Problem requirements:
Give the number of lines in the entries below that hold "walker", with no accompanying words.

Given records:
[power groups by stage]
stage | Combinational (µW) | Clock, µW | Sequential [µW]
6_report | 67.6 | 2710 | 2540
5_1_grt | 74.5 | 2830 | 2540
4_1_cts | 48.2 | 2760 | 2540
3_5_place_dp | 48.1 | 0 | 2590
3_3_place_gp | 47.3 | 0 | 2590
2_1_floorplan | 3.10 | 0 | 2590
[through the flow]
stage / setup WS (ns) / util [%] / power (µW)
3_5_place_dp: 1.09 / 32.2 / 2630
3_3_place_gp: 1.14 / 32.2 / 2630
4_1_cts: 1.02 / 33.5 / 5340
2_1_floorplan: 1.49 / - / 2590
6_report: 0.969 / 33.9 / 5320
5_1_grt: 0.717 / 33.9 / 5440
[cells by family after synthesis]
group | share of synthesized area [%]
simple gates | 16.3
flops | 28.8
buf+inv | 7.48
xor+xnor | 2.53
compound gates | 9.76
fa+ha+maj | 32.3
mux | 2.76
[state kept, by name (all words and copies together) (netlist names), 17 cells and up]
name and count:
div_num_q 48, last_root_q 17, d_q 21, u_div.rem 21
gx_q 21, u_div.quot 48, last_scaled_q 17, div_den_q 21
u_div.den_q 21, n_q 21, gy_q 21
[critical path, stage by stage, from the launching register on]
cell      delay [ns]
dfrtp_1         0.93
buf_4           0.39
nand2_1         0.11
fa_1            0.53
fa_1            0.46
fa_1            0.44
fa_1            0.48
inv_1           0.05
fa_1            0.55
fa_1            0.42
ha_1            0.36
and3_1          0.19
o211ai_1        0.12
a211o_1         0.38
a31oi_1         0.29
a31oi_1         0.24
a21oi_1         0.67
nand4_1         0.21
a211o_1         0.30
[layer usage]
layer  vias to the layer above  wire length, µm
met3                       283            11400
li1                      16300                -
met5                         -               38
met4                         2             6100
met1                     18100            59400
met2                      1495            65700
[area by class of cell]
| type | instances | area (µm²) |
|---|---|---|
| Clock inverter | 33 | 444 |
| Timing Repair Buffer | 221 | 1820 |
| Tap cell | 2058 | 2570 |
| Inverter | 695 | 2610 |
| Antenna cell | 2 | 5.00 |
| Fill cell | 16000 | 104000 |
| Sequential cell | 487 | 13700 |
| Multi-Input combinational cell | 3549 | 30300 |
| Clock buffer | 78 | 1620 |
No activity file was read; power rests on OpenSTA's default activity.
===== src/rtl/assert_macros.svh =====
// assertion macros used by the rtl files
`ifndef ASSERT_MACROS_SVH
`define ASSERT_MACROS_SVH

// check a property on every clock edge outside reset
`define ASSERT_CLK(label, prop, msg) \
  label: assert property (@(posedge clk) disable iff (rst) (prop)) else $error(msg);

// check a property on every clock edge, reset included
`define ASSERT_ALWAYS(label, prop, msg) \
  label: assert property (@(posedge clk) (prop)) else $error(msg);

`endif


===== src/rtl/gdfw_pkg.sv =====
// package for the depth-first graph walker: sizes, codes and state type
package gdfw_pkg;

  // graph geometry
  localparam int NODES      = 16;
  localparam int MAX_DEGREE = 8;
  localparam int VALUE_BITS = 16;

  // fixed field widths of the channels
  localparam int OP_BITS     = 2;
  localparam int NODE_BITS   = 4;
  localparam int DATA_BITS   = 16;
  localparam int VISIT_BITS  = 16;

  // derived widths
  localparam int CNT_BITS   = $clog2(MAX_DEGREE + 1);
  localparam int ADDR_BITS  = (NODES * MAX_DEGREE > 1) ? $clog2(NODES * MAX_DEGREE) : 1;
  localparam int SP_BITS    = $clog2(NODES);
  localparam int DEPTH_BITS = $clog2(NODES + 1);

  typedef enum logic [OP_BITS-1:0] {
    OP_SET  = 2'd0,
    OP_ADD  = 2'd1,
    OP_WALK = 2'd2,
    OP_NONE = 2'd3
  } op_t;

  typedef enum logic [2:0] {
    S_IDLE,
    S_REPLY,
    S_VISIT,
    S_FETCH,
    S_CHECK,
    S_FINISH
  } state_t;

endpackage


===== src/rtl/gdfw_req_if.sv =====
// request channel: one operation per transaction
interface gdfw_req_if;
  import gdfw_pkg::*;

  logic                 valid;
  logic                 ready;
  logic [OP_BITS-1:0]   operation;
  logic [NODE_BITS-1:0] node_index;
  logic [NODE_BITS-1:0] target_index;
  logic [DATA_BITS-1:0] node_data;

  modport source (output valid, output operation, output node_index,
                  output target_index, output node_data, input ready);
  modport sink   (input valid, input operation, input node_index,
                  input target_index, input node_data, output ready);
endinterface


===== src/rtl/gdfw_rsp_if.sv =====
// response channel: one visit or status result per transaction
interface gdfw_rsp_if;
  import gdfw_pkg::*;

  logic                  valid;
  logic                  ready;
  logic [VISIT_BITS-1:0] visit_value;
  logic [NODE_BITS-1:0]  visit_node;
  logic                  status;
  logic                  last;

  modport source (output valid, output visit_value, output visit_node,
                  output status, output last, input ready);
  modport sink   (input valid, input visit_value, input visit_node,
                  input status, input last, output ready);
endinterface


===== src/rtl/graph_depth_first_walk.sv =====
// Depth-first graph walker top level: node and edge stores, stack and sequencer
//
// Usage: req carries operation, node_index, target_index and node_data; rsp
// returns visit_value, visit_node, status and last. A transaction moves on
// valid and ready both high. Set value and add edge give one result with
// last = 1; status = 1 means the edge list was full and the edge was dropped.
// A walk clears the visited marks and gives one result per reached node in
// preorder, last = 1 on the final one; a start node out of range gives none.
// req is ready only while the sequencer is idle; a result may still wait in
// the output register while the next request is taken.
// Set value and add edge pass through the reply state into the output register.
// A walk is run by the stack sequencer: a visit per reached node, an
// edge-memory read plus a target check per scanned edge, and a stack pop
// per finished node. Each walk result is held back one visit so that last
// can be marked.
// When rsp stalls, the sequencer waits at the next result with all state held.
// Reset (rst, synchronous) clears node values, edge counts, visited marks,
// stack depth and both channels; the edge memory needs no clearing pass.
`include "assert_macros.svh"

module graph_depth_first_walk
  import gdfw_pkg::*;
(
  input  logic       clk,
  input  logic       rst,
  gdfw_req_if.sink   req,
  gdfw_rsp_if.source rsp
);

  // sequencer state
  state_t state, state_next;

  // latched request
  op_t                  op_r;
  logic [NODE_BITS-1:0] node_r;
  logic [NODE_BITS-1:0] target_r;
  logic [DATA_BITS-1:0] data_r;

  // graph stores
  logic [VALUE_BITS-1:0] node_values [NODES];
  logic [CNT_BITS-1:0]   edge_counts [NODES];
  logic [NODE_BITS-1:0]  edge_mem    [NODES * MAX_DEGREE];
  logic [NODE_BITS-1:0]  mem_rdata;
  logic [NODES-1:0]      visited;

  // walk stack
  logic [NODE_BITS-1:0]  stack_node [NODES];
  logic [CNT_BITS-1:0]   stack_edge [NODES];
  logic [DEPTH_BITS-1:0] depth;
  logic [NODE_BITS-1:0]  cur;

  // result held back one visit
  logic                  pend_valid;
  logic [NODE_BITS-1:0]  pend_node;
  logic [VALUE_BITS-1:0] pend_value;

  // output register
  logic                  out_valid;
  logic [VISIT_BITS-1:0] out_value;
  logic [NODE_BITS-1:0]  out_node;
  logic                  out_status;
  logic                  out_last;

  // datapath signals
  logic                  accept;
  logic                  out_free;
  logic [DEPTH_BITS-1:0] top_full;
  logic [SP_BITS-1:0]    top_idx;
  logic [NODE_BITS-1:0]  top_node;
  logic [CNT_BITS-1:0]   top_edge;
  logic [NODE_BITS-1:0]  cnt_addr;
  logic [CNT_BITS-1:0]   sel_cnt;
  logic                  edge_more;
  logic                  tgt_ok;
  logic                  node_ok;
  logic                  target_ok;
  logic                  list_full;
  logic                  start_ok;
  logic [ADDR_BITS-1:0]  fetch_addr;
  logic [ADDR_BITS-1:0]  add_addr;

  // control from the sequencer outputs
  logic do_reply;
  logic do_visit;
  logic do_flush;
  logic do_fetch;
  logic do_pop;
  logic do_finish;

  assign accept   = req.valid && req.ready;
  assign out_free = !out_valid || rsp.ready;

  // stack top and edge count lookup
  assign top_full  = depth - 1'b1;
  assign top_idx   = top_full[SP_BITS-1:0];
  assign top_node  = stack_node[top_idx];
  assign top_edge  = stack_edge[top_idx];
  assign cnt_addr  = (state == S_FETCH) ? top_node : node_r;
  assign sel_cnt   = edge_counts[cnt_addr];
  assign edge_more = (top_edge < sel_cnt) && (32'(top_edge) < MAX_DEGREE);
  assign tgt_ok    = (32'(mem_rdata) < NODES) && !visited[mem_rdata]
                     && (32'(depth) < NODES);

  // range checks for set value, add edge and walk start
  assign node_ok   = 32'(node_r) < NODES;
  assign target_ok = 32'(target_r) < NODES;
  assign list_full = 32'(sel_cnt) >= MAX_DEGREE;
  assign start_ok  = 32'(req.node_index) < NODES;

  // edge memory addresses
  assign fetch_addr = ADDR_BITS'(ADDR_BITS'(top_node) * ADDR_BITS'(MAX_DEGREE))
                      + ADDR_BITS'(top_edge);
  assign add_addr   = ADDR_BITS'(ADDR_BITS'(node_r) * ADDR_BITS'(MAX_DEGREE))
                      + ADDR_BITS'(sel_cnt);

  // next state
  always_comb begin
    state_next = state;
    unique case (state)
      S_IDLE: begin
        if (accept) begin
          if (op_t'(req.operation) == OP_WALK) begin
            state_next = start_ok ? S_VISIT : S_IDLE;
          end else begin
            state_next = S_REPLY;
          end
        end
      end
      S_REPLY:  if (out_free) state_next = S_IDLE;
      S_VISIT:  if (!pend_valid || out_free) state_next = S_FETCH;
      S_FETCH: begin
        if (edge_more) begin
          state_next = S_CHECK;
        end else if (depth == DEPTH_BITS'(1)) begin
          state_next = S_FINISH;
        end
      end
      S_CHECK:  state_next = tgt_ok ? S_VISIT : S_FETCH;
      S_FINISH: if (out_free) state_next = S_IDLE;
      default:  state_next = S_IDLE;
    endcase
  end

  // sequencer outputs
  always_comb begin
    do_reply  = 1'b0;
    do_visit  = 1'b0;
    do_flush  = 1'b0;
    do_fetch  = 1'b0;
    do_pop    = 1'b0;
    do_finish = 1'b0;
    unique case (state)
      S_IDLE:   ;
      S_REPLY:  do_reply = out_free;
      S_VISIT: begin
        do_visit = !pend_valid || out_free;
        do_flush = pend_valid && out_free;
      end
      S_FETCH: begin
        do_fetch = edge_more;
        do_pop   = !edge_more;
      end
      S_CHECK:  ;
      S_FINISH: do_finish = out_free;
      default:  ;
    endcase
  end

  assign req.ready = (state == S_IDLE);

  // state register
  always_ff @(posedge clk) begin
    if (rst) begin
      state <= S_IDLE;
    end else begin
      state <= state_next;
    end
  end

  // request latch
  always_ff @(posedge clk) begin
    if (accept) begin
      op_r     <= op_t'(req.operation);
      node_r   <= req.node_index;
      target_r <= req.target_index;
      data_r   <= req.node_data;
    end
  end

  // node values and edge counts
  always_ff @(posedge clk) begin
    if (rst) begin
      for (int i = 0; i < NODES; i++) begin
        node_values[i] <= '0;
        edge_counts[i] <= '0;
      end
    end else if (do_reply && node_ok) begin
      unique case (op_r)
        OP_SET:  node_values[node_r] <= VALUE_BITS'(data_r);
        OP_ADD:  if (target_ok && !list_full) edge_counts[node_r] <= sel_cnt + 1'b1;
        default: ;
      endcase
    end
  end

  // edge target memory, registered read
  always_ff @(posedge clk) begin
    if (do_reply && op_r == OP_ADD && node_ok && target_ok && !list_full) begin
      edge_mem[add_addr] <= target_r;
    end
    if (do_fetch) begin
      mem_rdata <= edge_mem[fetch_addr];
    end
  end

  // visited marks, stack depth and pending result
  always_ff @(posedge clk) begin
    if (rst) begin
      visited    <= '0;
      depth      <= '0;
      pend_valid <= 1'b0;
    end else begin
      if (accept && op_t'(req.operation) == OP_WALK) begin
        visited    <= '0;
        depth      <= '0;
        pend_valid <= 1'b0;
      end else if (do_visit) begin
        visited[cur] <= 1'b1;
        depth        <= depth + 1'b1;
        pend_valid   <= 1'b1;
      end else if (do_pop) begin
        depth <= depth - 1'b1;
      end else if (do_finish) begin
        pend_valid <= 1'b0;
      end
    end
  end

  // stack entries, current node and pending payload
  always_ff @(posedge clk) begin
    if (accept) begin
      cur <= req.node_index;
    end else if (state == S_CHECK && tgt_ok) begin
      cur <= mem_rdata;
    end
    if (do_visit) begin
      stack_node[depth[SP_BITS-1:0]] <= cur;
      stack_edge[depth[SP_BITS-1:0]] <= '0;
      pend_node                      <= cur;
      pend_value                     <= node_values[cur];
    end else if (do_fetch) begin
      stack_edge[top_idx] <= top_edge + 1'b1;
    end
  end

  // output register control
  always_ff @(posedge clk) begin
    if (rst) begin
      out_valid <= 1'b0;
    end else if (do_reply || do_flush || do_finish) begin
      out_valid <= 1'b1;
    end else if (rsp.ready) begin
      out_valid <= 1'b0;
    end
  end

  // output register payload
  always_ff @(posedge clk) begin
    if (do_reply) begin
      out_value  <= '0;
      out_node   <= '0;
      out_status <= (op_r == OP_ADD) && node_ok && target_ok && list_full;
      out_last   <= 1'b1;
    end else if (do_flush || do_finish) begin
      out_value  <= VISIT_BITS'(pend_value);
      out_node   <= pend_node;
      out_status <= 1'b0;
      out_last   <= do_finish;
    end
  end

  assign rsp.valid       = out_valid;
  assign rsp.visit_value = out_value;
  assign rsp.visit_node  = out_node;
  assign rsp.status      = out_status;
  assign rsp.last        = out_last;

  // sequencer and stack checks
  `ASSERT_CLK(a_depth_bound, depth <= DEPTH_BITS'(NODES), "stack depth beyond node count")
  `ASSERT_CLK(a_check_after_fetch, state == S_CHECK |-> $past(state) == S_FETCH,
              "target check without an edge fetch")
  `ASSERT_CLK(a_pend_in_walk,
              (state == S_FETCH || state == S_CHECK || state == S_FINISH) |-> pend_valid,
              "walk running without a pending result")
  `ASSERT_CLK(a_top_visited, state == S_FETCH |-> visited[top_node],
              "stack top node not marked visited")

endmodule

===== src/flat_wrapper.sv =====
// flat-port wrapper written by rule: the top's interface ports become plain ports
module graph_depth_first_walk_flat import gdfw_pkg::*;
  (clk, rst, req_valid, req_operation, req_node_index, req_target_index, req_node_data, req_ready, rsp_valid, rsp_visit_value, rsp_visit_node, rsp_status, rsp_last, rsp_ready);
  gdfw_req_if req_i ();
  gdfw_rsp_if rsp_i ();
  input  logic clk;
  input  logic rst;
  input wire logic [$bits(req_i.valid)-1:0] req_valid;
  input wire logic [$bits(req_i.operation)-1:0] req_operation;
  input wire logic [$bits(req_i.node_index)-1:0] req_node_index;
  input wire logic [$bits(req_i.target_index)-1:0] req_target_index;
  input wire logic [$bits(req_i.node_data)-1:0] req_node_data;
  output wire logic [$bits(req_i.ready)-1:0] req_ready;
  output wire logic [$bits(rsp_i.valid)-1:0] rsp_valid;
  output wire logic [$bits(rsp_i.visit_value)-1:0] rsp_visit_value;
  output wire logic [$bits(rsp_i.visit_node)-1:0] rsp_visit_node;
  output wire logic [$bits(rsp_i.status)-1:0] rsp_status;
  output wire logic [$bits(rsp_i.last)-1:0] rsp_last;
  input wire logic [$bits(rsp_i.ready)-1:0] rsp_ready;
  assign req_i.valid = req_valid;
  assign req_i.operation = req_operation;
  assign req_i.node_index = req_node_index;
  assign req_i.target_index = req_target_index;
  assign req_i.node_data = req_node_data;
  assign req_ready = req_i.ready;
  assign rsp_valid = rsp_i.valid;
  assign rsp_visit_value = rsp_i.visit_value;
  assign rsp_visit_node = rsp_i.visit_node;
  assign rsp_status = rsp_i.status;
  assign rsp_last = rsp_i.last;
  assign rsp_i.ready = rsp_ready;
  graph_depth_first_walk u_core (.clk(clk), .rst(rst), .req(req_i), .rsp(rsp_i));
endmodule

===== config.mk =====
export PLATFORM = sky130hd
export DESIGN_NAME = graph_depth_first_walk_flat
export DESIGN_NICKNAME = d
export VERILOG_FILES = /design/src/rtl/gdfw_pkg.sv /design/src/rtl/gdfw_req_if.sv /design/src/rtl/gdfw_rsp_if.sv /design/src/rtl/graph_depth_first_walk.sv /design/src/flat_wrapper.sv
export VERILOG_INCLUDE_DIRS = /design/src /design/src/rtl
export SDC_FILE = /design/constraint.sdc
export NUM_CORES = 1
export LEC_CHECK = 0
export BUFFER_PORTS_ARGS = -buffer_cell sky130_fd_sc_hd__buf_2
export CAP_MARGIN = 20
export CORE_MARGIN = 1.5
export CORE_UTILIZATION = 70
export CTS_BUF_LIST = sky130_fd_sc_hd__clkbuf_4 sky130_fd_sc_hd__clkbuf_8
export CTS_CLUSTER_DIAMETER = 80
export CTS_CLUSTER_SIZE = 25
export DETAILED_ROUTE_END_ITERATION = 6
export PLACE_DENSITY = 0.89
export SLEW_MARGIN = 30
export SYNTH_ARGS = -nofsm -noshare
export SYNTH_HDL_FRONTEND = slang
export SYNTH_SLANG_ARGS = --single-unit

===== constraint.sdc =====
create_clock -name clk -period 14.22 [get_ports clk]
set_input_delay 2.844 -clock clk [delete_from_list [all_inputs] [get_ports clk]]
set_output_delay 2.844 -clock clk [all_outputs]
set_load 0.01 [all_outputs]

==> flow_summary.json <==
{
  "crit_chain": "inv_1 > ha_1 > buf_4 > mux4_1 > mux2i_1 > nor3_1 > a21oi_2 > buf_4 > mux2i_1 > mux2i_1 > mux2i_1 > ha_1 > nand3_1 > xor2_1 > nor4_2 > nand2_1 > nor2_1",
  "hpwl_um": 65600,
  "num_vias": 25500,
  "wl_um": 102000,
  "grtUsageMet1_pct": 43.0,
  "hp-start": "u_core.visited[5]$_SDFFE_PP0P_",
  "antenna_found_initial": 2,
  "grt_pass1_wl_um": 153000,
  "instances_no_fill": 3709,
  "worst_slack_ns": 7.50,
  "cts_max_level": 2,
  "postCtsSetupBuffers": 0,
  "finalHoldViolCount": 0,
  "synth-async-reset-ratio_pct": 0,
  "num-nets-final": 2881,
  "die_h_um": 257,
  "r2r_slack_ns": 7.50,
  "reg2reg_to": "u_core.edge_mem[102][0]$_DFFE_PP_",
  "syn_area_mm2": 0.0452,
  "slew_violations": 0,
  "hold_class": "flop to flop",
  "ant_nets": 0,
  "cts_tree": "done",
  "viasPerCell": 6.87,
  "synth-edff-count": 1015,
  "cellPowerDensity_mw_per_mm2": 126,
  "fp.coreArea_mm2": 0.0634,
  "ys_types": 66,
  "use_met2_pct": 50.5,
  "fmax_ghz": 0.149,
  "synth_seq_cells": 1062,
  "startpoint_type": "flop",
  "final_cell_area_mm2": 0.0470,
  "post_cts_resized": 0,
  "dp.cells": 3632,
  "crit_type": "flop to flop",
  "synth_area_leaders": "edfxtp_1, mux4_2, mux2i_1",
  "setup_tns_ns": 0,
  "rsz0062_at_grt": "no",
  "start_util_pct": 71.3,
  "synthAdderAreaFrac_pct": 0.387,
  "synth_area_per_cell_um2": 15.7,
  "cp_slowest_cell": "mux2i_1",
  "filler_cell_count": 3534,
  "seq_area_frac_synth_pct": 69.5,
  "path_clk_slew_ns": 0.14,
  "cp_num_buf_inv": 3,
  "first_pass_iters": 6,
  "tightestPinTransition_ns": 0.959,
  "clock_sinks": 1062,
  "cp_slowest_stage_delay_ns": 0.73,
  "wl_per_cell_um": 27.5,
  "syn2layout_area_growth_pct": 3.95,
  "die_w_um": 257,
  "port_buffers": 53,
  "finClkSkew_ns": 0.0680,
  "maxCapViolCount": 0,
  "gp_congestion": 0.915,
  "placementRows": 92,
  "crit_required_ns": 14.58,
  "setup_violations": 0,
  "ir_drop_v": 0.000117,
  "cts_root_buf": "clkbuf_8",
  "synth.top_cell.area_share_pct": 67.4,
  "grt_util_met3_pct": 5.57,
  "final.min_clock_period_ns": 6.72,
  "synth_compound_area_share_pct": 5.23,
  "grt_pass1_vias": 25300,
  "yosysWarnings": 0,
  "leakage_nw": 16.0,
  "grt_max_degree": 85,
  "relSlewSlack_pct": 36.1,
  "end_kind": "flop",
  "drive_above_1_share_pct": 13.6,
  "whs_ns": 0.491,
  "busiest_layer": "met2",
  "drt_iter0_drc": 3479,
  "r2r_cells": 17,
  "numCtsBuffers": 49,
  "crit_top_cell": "mux2i_1",
  "ios": 54,
  "worstPathMaxFanout": 31,
  "synth_top_family_by_area": "multiplexers",
  "arrival_ns": 7.08,
  "final_common_cell": "edfxtp_1",
  "place_ws_ns": 7.50,
  "synthesis.nets": 2918,
  "hold_depth": 2,
  "status": "completed",
  "synth_top_area_cell": "edfxtp_1",
  "gr-total-overflow": 0,
  "fp.dieArea_mm2": 0.0661,
  "synth_simple_gate_area_share_pct": 9.40,
  "clk_path_buf_depth": 3,
  "path_delay_family": "simple AND/OR/NAND/NOR gates",
  "insertion_delay_ns": 0.74,
  "cts_hold_buf": 0,
  "fin_crit_sh_pct": 47.3,
  "whs_endpoint": "u_core.visited[5]$_SDFFE_PP0P_",
  "synthXorXnorAreaFrac_pct": 0.324,
  "layout_common_cells": "edfxtp_1, and2_1, nor2_1",
  "reg2reg_from": "u_core.depth[1]$_SDFFE_PP0P_",
  "grt_usage_pct": 30.9,
  "drc_errors": 0,
  "synthCells": 2874,
  "synthMuxAreaShare_pct": 12.8,
  "synth_flop_cell": "edfxtp_1",
  "dpl-instance-area_mm2": 0.0461
}
## cells in the mapped netlist, types with 3 or more instances
master    count
clkbuf_1    112
nor3_1       64
o22ai_1      16
mux2i_1     240
mux2_2       22
mux4_1        9
nand2b_1      9
or2_2        21
nor2b_1      87
a31oi_1      22
o21ai_0       6
or3_1         3
nor4_1        5
a211oi_1    134
buf_6         9
and2_1      271
a211o_1      13
buf_4        19
mux4_2      128
dfxtp_1      47
a221oi_1      3
clkinv_1      3
inv_1        12
buf_2        41
a21oi_1      93
buf_1        12
nor2_1      250
xor2_1        5
ha_1         14
a211oi_2      4
xnor2_1       8
o21bai_1     16
o211ai_1     14
nand2_1      72
and3_1        8
mux2i_2       3
nand3_1      15
a21o_1        5
nand3b_1      7
edfxtp_1   1015
## worst reg2reg max path: stages, from the launching register on
cell and delay (ns):
dfxtp_1 0.52, inv_1 0.16, ha_1 0.53, buf_4 0.47, mux4_1 0.39, mux2i_1 0.30
nor3_1 0.17, a21oi_2 0.16, buf_4 0.33, mux2i_1 0.24, mux2i_1 0.09, mux2i_1 0.73
ha_1 0.33, nand3_1 0.14, xor2_1 0.24, nor4_2 0.69, nand2_1 0.44, nor2_1 0.43
## where the power goes
part           switching, mW  internal [mW]  total, mW
registers             0.0428           3.48       3.53
logic                  0.736          0.390       1.13
clock network          0.878          0.403       1.28
## stage by stage
stage	power, mW	util [%]
floorplan	4.35	-
global placement	4.64	72.6
detailed placement	4.69	72.6
CTS	5.90	74.1
global route	6.08	74.1
finish	5.93	74.1
## cell families (layout without fill, tap and decap cells)
| logic type | Yosys count | after routing |
|---|---|---|
| simple gates | 821 | 821 |
| flops | 1062 | 1062 |
| compound gates | 346 | 346 |
| buf+inv | 214 | 202 |
| xor+xnor | 15 | 15 |
| other cells | 0 | 1 |
| mux | 402 | 402 |
| fa+ha+maj | 14 | 14 |
## registers in the layout, indices dropped and copies added (netlist names), 4 cells and up
| signal | count |
|---|---|
| u_core.cur | 4 |
| u_core.data_r | 16 |
| u_core.depth | 5 |
| u_core.edge_counts | 64 |
| u_core.edge_mem | 512 |
| u_core.mem_rdata | 4 |
| u_core.node_r | 4 |
| u_core.node_values | 256 |
| u_core.pend_node | 4 |
| u_core.pend_value | 16 |
| u_core.rsp.visit_node | 4 |
| u_core.rsp.visit_value | 16 |
| u_core.stack_edge | 64 |
| u_core.stack_node | 64 |
| u_core.target_r | 4 |
| u_core.visited | 16 |
## worst max path at each step
stage,start,slack (ns),cells past startpoint,endpoint
floorplan,u_core.depth[0]$_SDFFE_PP0P_,8.12,24,u_core.stack_edge[12][0]$_DFFE_PP_
global placement,u_core.depth[0]$_SDFFE_PP0P_,7.71,15,u_core.edge_mem[101][0]$_DFFE_PP_
detailed placement,u_core.depth[0]$_SDFFE_PP0P_,7.50,15,u_core.edge_mem[99][0]$_DFFE_PP_
CTS,u_core.depth[0]$_SDFFE_PP0P_,7.43,15,u_core.edge_mem[102][0]$_DFFE_PP_
global route,u_core.depth[0]$_SDFFE_PP0P_,7.08,17,u_core.edge_mem[101][0]$_DFFE_PP_
finish,u_core.depth[1]$_SDFFE_PP0P_,7.50,17,u_core.edge_mem[102][0]$_DFFE_PP_
## area by class of cell
cell class | instances | area, um^2 | share of cell area (%)
sequential | 1062 | 31400 | 66.8
multi-input combinational | 1598 | 12800 | 27.3
tap | 846 | 1060 | 2.25
clock buffer | 69 | 831 | 1.77
timing repair buffer | 110 | 704 | 1.50
clock inverter | 7 | 78.8 | 0.168
inverter | 16 | 60.1 | 0.128
antenna | 1 | 2.50 | 0.00532
## per-layer routing
layer / up-vias / share of wire [%] / wire [um]
met4: 0 / 3.5 / 3600
met3: 241 / 10 / 10700
li1: 10900 / - / -
met2: 1683 / 49 / 49900
met5: - / 0 / 0
met1: 12700 / 37 / 37600
Power figures use the tool's default switching activity.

Answer below:
2